Dalida is a 2016 French biographical drama film about the life of singer and actress Dalida. It is written, directed and co-produced by Lisa Azuelos, and stars Sveva Alviti as Dalida.

==Plot==
In 1967 Dalida goes to a hotel and unsuccessfully attempts suicide. Rushing to her side during recovery are her ex-husband Lucien Morisse, her ex-lover Jean Sobieski and her brother Orlando (born Bruno). The three men explain different facets of Dalida's personality: Dalida grew up a passionate music lover thanks to her violinist father in Cairo but always felt herself to be ugly because of the large glasses she wore. She was discovered in Paris by Lucien Morisse, a Parisian radio programmer who eventually fell for her and left his wife for her. Dalida became disillusioned with Morisse when he put off marriage and a child to focus on building her career. Nevertheless, she married him, but quickly began an affair with artist Jean Sobieski. She eventually left Sobieski as well, to have an affair with Luigi Tenco, a temperamental musician. Luigi commits suicide after having a breakdown and walking off stage at the 1967 Sanremo Music Festival. Dalida finds his body and it is this her friends and family believe has contributed to her mental breakdown and suicide attempt.

With the help of her brother Dalida recovers and begins to record new music and find new loves. Going to Italy to perform, she encounters a young 22-year-old student and the two embark upon a love affair. Discovering she is pregnant Dalida decides not to keep the child as she feels her lover is too young to be a responsible parent and that she does not want to raise a child without a father. She has an abortion and breaks things off with her lover.

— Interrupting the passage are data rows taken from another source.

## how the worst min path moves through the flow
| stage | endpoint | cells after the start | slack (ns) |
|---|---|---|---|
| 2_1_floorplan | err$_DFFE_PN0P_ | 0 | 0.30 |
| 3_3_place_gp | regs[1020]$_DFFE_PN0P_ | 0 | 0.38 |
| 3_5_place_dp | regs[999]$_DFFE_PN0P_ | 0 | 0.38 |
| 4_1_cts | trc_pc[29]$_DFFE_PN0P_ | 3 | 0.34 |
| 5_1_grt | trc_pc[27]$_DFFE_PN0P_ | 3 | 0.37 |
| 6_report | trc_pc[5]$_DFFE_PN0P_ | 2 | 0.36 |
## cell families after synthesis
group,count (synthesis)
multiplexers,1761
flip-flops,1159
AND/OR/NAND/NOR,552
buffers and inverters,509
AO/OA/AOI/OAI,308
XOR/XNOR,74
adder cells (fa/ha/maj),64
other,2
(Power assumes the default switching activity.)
$ cat config.mk
export PLATFORM = sky130hd
export DESIGN_NAME = bbq_pair_scheduler
export DESIGN_NICKNAME = d
export VERILOG_FILES = /design/src/rtl/heap_ops.sv /design/src/rtl/bbq_occ_counter.sv /design/src/rtl/bbq_pair_scheduler.sv
export SDC_FILE = /design/constraint.sdc
export NUM_CORES = 1
export LEC_CHECK = 0
export BUFFER_PORTS_ARGS = -buffer_cell sky130_fd_sc_hd__buf_4
export CAP_MARGIN = 20
export CORE_UTILIZATION = 54
export CTS_BUF_LIST = sky130_fd_sc_hd__clkbuf_8
export DETAILED_ROUTE_END_ITERATION = 10
export GPL_TIMING_DRIVEN = 0
export PLACE_DENSITY = 0.95
export SLEW_MARGIN = 10
export SYNTH_ARGS = -nofsm -noshare
export SYNTH_HDL_FRONTEND = slang
export SYNTH_SLANG_ARGS = --single-unit
$ cat constraint.sdc
create_clock -name clk -period 7.34 [get_ports clk]
set_clock_uncertainty 0.1 [all_clocks]
set_input_delay 0.367 -clock clk [delete_from_list [all_inputs] [get_ports clk]]
set_output_delay 0.367 -clock clk [all_outputs]
set_load 0.01 [all_outputs]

Dalida's brother Orlando begins to manage her career causing a new period of success for her. Lucien Morisse meanwhile commits suicide in their old apartment.

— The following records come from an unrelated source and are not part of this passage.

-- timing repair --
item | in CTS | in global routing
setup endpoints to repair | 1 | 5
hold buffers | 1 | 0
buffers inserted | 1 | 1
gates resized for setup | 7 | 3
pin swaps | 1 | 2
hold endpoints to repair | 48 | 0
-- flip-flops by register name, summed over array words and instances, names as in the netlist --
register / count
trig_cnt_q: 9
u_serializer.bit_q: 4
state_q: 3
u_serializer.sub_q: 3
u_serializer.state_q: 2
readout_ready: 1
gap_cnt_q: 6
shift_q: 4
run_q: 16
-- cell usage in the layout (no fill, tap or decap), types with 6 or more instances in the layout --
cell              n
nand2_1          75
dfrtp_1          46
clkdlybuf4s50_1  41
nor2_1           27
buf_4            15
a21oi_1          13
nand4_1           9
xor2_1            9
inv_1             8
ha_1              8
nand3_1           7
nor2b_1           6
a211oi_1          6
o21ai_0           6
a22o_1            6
File: src/rtl/fetch_pkg.sv
// fetch_pkg: shared thread-id types and helpers for the fetch scheduler
package fetch_pkg;
  localparam int THREAD_W = 2;
  localparam int NUM_THREADS = 1 << THREAD_W;
  typedef logic [THREAD_W-1:0] tid_t;
  function automatic logic [31:0] thread_base_pc(input int aw, input tid_t t);
    return 32'(t) << (aw - THREAD_W);
  endfunction
  function automatic logic [NUM_THREADS-1:0] onehot(input tid_t id);
    return NUM_THREADS'(1) << id;
  endfunction
endpackage

File: src/rtl/rr_pick.sv
// rr_pick: combinational round-robin first-set finder starting at rr_ptr
module rr_pick
  import fetch_pkg::*;
(
  input  logic [NUM_THREADS-1:0] elig,
  input  logic [THREAD_W-1:0]    rr_ptr,
  output logic [THREAD_W-1:0]    sel,
  output logic                   any
);
  // scan from the farthest offset down so the nearest eligible thread wins
  always_comb begin
    sel = rr_ptr;
    any = |elig;
    for (int i = NUM_THREADS - 1; i >= 0; i--)
      if (elig[rr_ptr + THREAD_W'(i)]) sel = rr_ptr + THREAD_W'(i);
  end
endmodule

Dalida is introduced to media personality Richard Chanfray (Nicolas Duvauchelle) and the two begin a relationship. Dalida feels safe and secure for the first time in her life, but eventually their relationship begins to crumble. Richard accidentally shoots the boyfriend of her housekeeper believing he is an intruder and Dalida is forced to pay off the family to keep him out of jail. After Richard gets jealous of her career, she records an album with him despite the fact that he is a poor singer. Dalida believes she is pregnant only to learn her abortion destroyed her uterus and any chance she may have had of becoming pregnant. At a New Year's Eve party after Richard is unpleasant to her and publicly mocks her eating disorder, Dalida finally kicks him out of her life. Sometime after he commits suicide as well.

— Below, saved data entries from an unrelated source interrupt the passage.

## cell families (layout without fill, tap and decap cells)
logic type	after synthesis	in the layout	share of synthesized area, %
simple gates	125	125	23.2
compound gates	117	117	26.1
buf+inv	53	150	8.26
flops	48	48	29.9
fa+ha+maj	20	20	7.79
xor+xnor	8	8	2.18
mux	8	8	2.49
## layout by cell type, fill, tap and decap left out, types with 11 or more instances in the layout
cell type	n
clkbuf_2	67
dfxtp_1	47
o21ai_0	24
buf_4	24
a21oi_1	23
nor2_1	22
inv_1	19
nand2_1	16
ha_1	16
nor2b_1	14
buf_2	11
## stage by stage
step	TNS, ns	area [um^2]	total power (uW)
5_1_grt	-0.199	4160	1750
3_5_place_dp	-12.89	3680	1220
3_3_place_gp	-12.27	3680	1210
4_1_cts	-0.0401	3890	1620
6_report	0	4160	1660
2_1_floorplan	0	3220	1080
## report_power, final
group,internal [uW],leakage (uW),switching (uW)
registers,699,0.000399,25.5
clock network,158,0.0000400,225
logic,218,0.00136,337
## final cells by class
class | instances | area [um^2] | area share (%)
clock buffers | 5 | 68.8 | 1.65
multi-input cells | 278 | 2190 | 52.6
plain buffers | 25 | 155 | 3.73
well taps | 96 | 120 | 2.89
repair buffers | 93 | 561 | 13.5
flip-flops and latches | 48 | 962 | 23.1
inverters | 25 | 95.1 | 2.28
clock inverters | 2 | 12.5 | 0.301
### src/rtl/mem_access_unit.sv
// Load/store unit between the core datapath and a valid/ready memory bus.
// Define MAU_MISALIGN_CHECK_EN to reject misaligned halfword/word accesses.
module mem_access_unit #(
  parameter int unsigned TIMEOUT = 64
) (
  input  logic        clk,
  input  logic        rst,
  input  logic        req,
  input  logic        we,
  input  logic [2:0]  funct3,
  input  logic [31:0] addr,
  input  logic [31:0] wdata,
  output logic [31:0] rdata,
  output logic        stall,
  output logic        bus_err,
  output logic        misalign,
  output logic        mem_valid,
  input  logic        mem_ready,
  output logic        mem_we,
  output logic [31:0] mem_addr,
  output logic [31:0] mem_wdata,
  output logic [3:0]  mem_wstrb,
  input  logic [31:0] mem_rdata
);

  typedef enum logic [1:0] {IDLE, BUSY, DONE} state_t;

  localparam logic [7:0] CNT_LAST = 8'(TIMEOUT - 1);

  state_t      state, state_nxt;
  logic [2:0]  f3_q;
  logic [1:0]  off_q;
  logic [7:0]  cnt;
  logic [3:0]  strb_c;
  logic [31:0] wdata_c;
  logic [31:0] load_c;
  logic [7:0]  byte_sel;
  logic [15:0] half_sel;
  logic        misalign_c;
  logic        timeout_c;

`ifdef MAU_MISALIGN_CHECK_EN
  assign misalign_c = (funct3[1:0] == 2'b01 && addr[0]) ||
                      (funct3[1] && addr[1:0] != 2'b00);
`else
  assign misalign_c = 1'b0;
`endif

  // Last idle BUSY cycle: the counter would reach TIMEOUT at this edge.
  assign timeout_c = (cnt == CNT_LAST);

  always_comb begin
    // NOTE: every always_comb output gets a default first so no latch is inferred.
    strb_c  = 4'b1111;
    wdata_c = wdata;
    case (funct3[1:0])
      2'b00: begin
        strb_c  = 4'b0001 << addr[1:0];
        wdata_c = {4{wdata[7:0]}};
      end
      2'b01: begin
        strb_c  = addr[1] ? 4'b1100 : 4'b0011;
        wdata_c = {2{wdata[15:0]}};
      end
      default: ;
    endcase
    if (!we) strb_c = 4'b0000;
  end

  always_comb begin
    case (off_q)
      2'd1:    byte_sel = mem_rdata[15:8];
      2'd2:    byte_sel = mem_rdata[23:16];
      2'd3:    byte_sel = mem_rdata[31:24];
      default: byte_sel = mem_rdata[7:0];
    endcase
    half_sel = off_q[1] ? mem_rdata[31:16] : mem_rdata[15:0];
    case (f3_q[1:0])
      2'b00:   load_c = f3_q[2] ? {24'b0, byte_sel} : {{24{byte_sel[7]}}, byte_sel};
      2'b01:   load_c = f3_q[2] ? {16'b0, half_sel} : {{16{half_sel[15]}}, half_sel};
      default: load_c = mem_rdata;
    endcase
  end

  always_comb begin
    state_nxt = state;
    case (state)
      IDLE:    if (req) state_nxt = misalign_c ? DONE : BUSY;
      BUSY:    if (mem_ready || timeout_c) state_nxt = DONE;
      DONE:    state_nxt = IDLE;
      default: state_nxt = IDLE;
    endcase
  end

  always_ff @(posedge clk) begin
    // NOTE: sequential state uses non-blocking assignments so all registers update together.
    if (rst) begin
      state     <= IDLE;
      mem_we    <= 1'b0;
      mem_addr  <= 32'h0;
      mem_wdata <= 32'h0;
      mem_wstrb <= 4'b0000;
      f3_q      <= 3'b000;
      off_q     <= 2'b00;
      cnt       <= 8'h0;
      rdata     <= 32'h0;
      bus_err   <= 1'b0;
      misalign  <= 1'b0;
    end else begin
      state    <= state_nxt;
      bus_err  <= 1'b0;
      misalign <= 1'b0;
      case (state)
        IDLE: begin
          if (req && misalign_c) begin
            misalign <= 1'b1;
            rdata    <= 32'h0;
          end else if (req) begin
            mem_addr  <= {addr[31:2], 2'b00};
            mem_we    <= we;
            mem_wstrb <= strb_c;
            mem_wdata <= wdata_c;
            f3_q      <= funct3;
            off_q     <= addr[1:0];
            cnt       <= 8'h0;
          end
        end
        BUSY: begin
          if (mem_ready) begin
            rdata <= mem_we ? 32'h0 : load_c;
          end else if (timeout_c) begin
            bus_err <= 1'b1;
            rdata   <= 32'h0;
          end else begin
            cnt <= cnt + 8'd1;
          end
        end
        default: ;
      endcase
    end
  end

  always_comb begin
    mem_valid = (state == BUSY);
    stall     = req && (state != DONE) && !rst;
  end

endmodule
$ cat src/rtl/contador_bcd_2dig.sv
// contador_bcd_2dig: two-digit BCD up/down counter with start/stop FSM and prescaler
// Ports: clk, rst (async, active-high); start/stop/clr/up controls;
//   bcd_unid/bcd_dez digits to the 7-segment decoders; tick, wrap, running status.
// Optional macro BLANK_ZERO_EN: bcd_dez shows 4'hF (blank) while the tens digit is 0.
module contador_bcd_2dig #(
  parameter int DIV   = 50_000_000,
  parameter int DIV_W = 26,
  parameter int MOD   = 60
) (
  input  logic       clk,
  input  logic       rst,
  input  logic       start,
  input  logic       stop,
  input  logic       clr,
  input  logic       up,
  output logic [3:0] bcd_unid,
  output logic [3:0] bcd_dez,
  output logic       tick,
  output logic       wrap,
  output logic       running
);
`ifdef BLANK_ZERO_EN
  localparam bit BLANK = 1'b1;
`else
  localparam bit BLANK = 1'b0;
`endif
  localparam logic [3:0] UMAX = 4'((MOD - 1) % 10);
  localparam logic [3:0] TMAX = 4'((MOD - 1) / 10);
  localparam logic [DIV_W-1:0] PMAX = DIV_W'(DIV - 1);
  typedef enum logic {PARADO, CONTANDO} state_t;
  state_t state, state_n;
  logic [DIV_W-1:0] pre, pre_n;
  logic [3:0] dez, unid_n, dez_n;
  logic step, top, bottom, wrap_n;
  always_ff @(posedge clk or posedge rst)
    if (rst) state <= PARADO;
    else state <= state_n;
  // stop dominates start in both states
  always_comb
    state_n = (state == PARADO) ? ((start && !stop) ? CONTANDO : PARADO)
                                : (stop ? PARADO : CONTANDO);
  always_comb begin
    running = (state == CONTANDO);
    tick = running && (pre == PMAX);
  end
  // clr suppresses the step; the prescaler restarts on clr, tick, or leaving CONTANDO
  always_comb begin
    step = tick && !clr;
    top = (bcd_unid == UMAX) && (dez == TMAX);
    bottom = (bcd_unid == 4'd0) && (dez == 4'd0);
    pre_n = (running && state_n == CONTANDO && !clr && !tick) ? pre + 1'b1 : '0;
    wrap_n = step && (up ? top : bottom);
    unid_n = clr ? 4'd0 : !step ? bcd_unid
           : up ? ((top || bcd_unid == 4'd9) ? 4'd0 : bcd_unid + 4'd1)
           : (bottom ? UMAX : (bcd_unid == 4'd0) ? 4'd9 : bcd_unid - 4'd1);
    dez_n = clr ? 4'd0 : !step ? dez
          : up ? (top ? 4'd0 : (bcd_unid == 4'd9) ? dez + 4'd1 : dez)
          : (bottom ? TMAX : (bcd_unid == 4'd0) ? dez - 4'd1 : dez);
  end
  // bcd_dez is registered from the next tens value so the blanking mux never glitches
  always_ff @(posedge clk or posedge rst)
    if (rst) begin
      pre <= '0;
      bcd_unid <= 4'd0;
      dez <= 4'd0;
      bcd_dez <= BLANK ? 4'hF : 4'h0;
      wrap <= 1'b0;
    end else begin
      pre <= pre_n;
      bcd_unid <= unid_n;
      dez <= dez_n;
      bcd_dez <= (BLANK && dez_n == 4'd0) ? 4'hF : dez_n;
      wrap <= wrap_n;
    end
endmodule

Her career doing better than ever, Dalida acts in the film Le Sixième Jour to much acclaim and returns to Egypt where she is feted by the people. Nevertheless, she dissolves into a deep depression, becoming a shut-in with her bulimia spiralling out of control. She finally commits suicide leaving behind a note explaining that life is too difficult.

== Production ==
Principal photography took place from 8 February to 22 April 2016, in France, Italy and Morocco.

==Reception==
In a statement to the Agence France-Presse, Catherine Morisse, the daughter of Lucien Morisse, criticised the film for the inaccurate portrayal of her father, adding that she was not consulted during the film's production.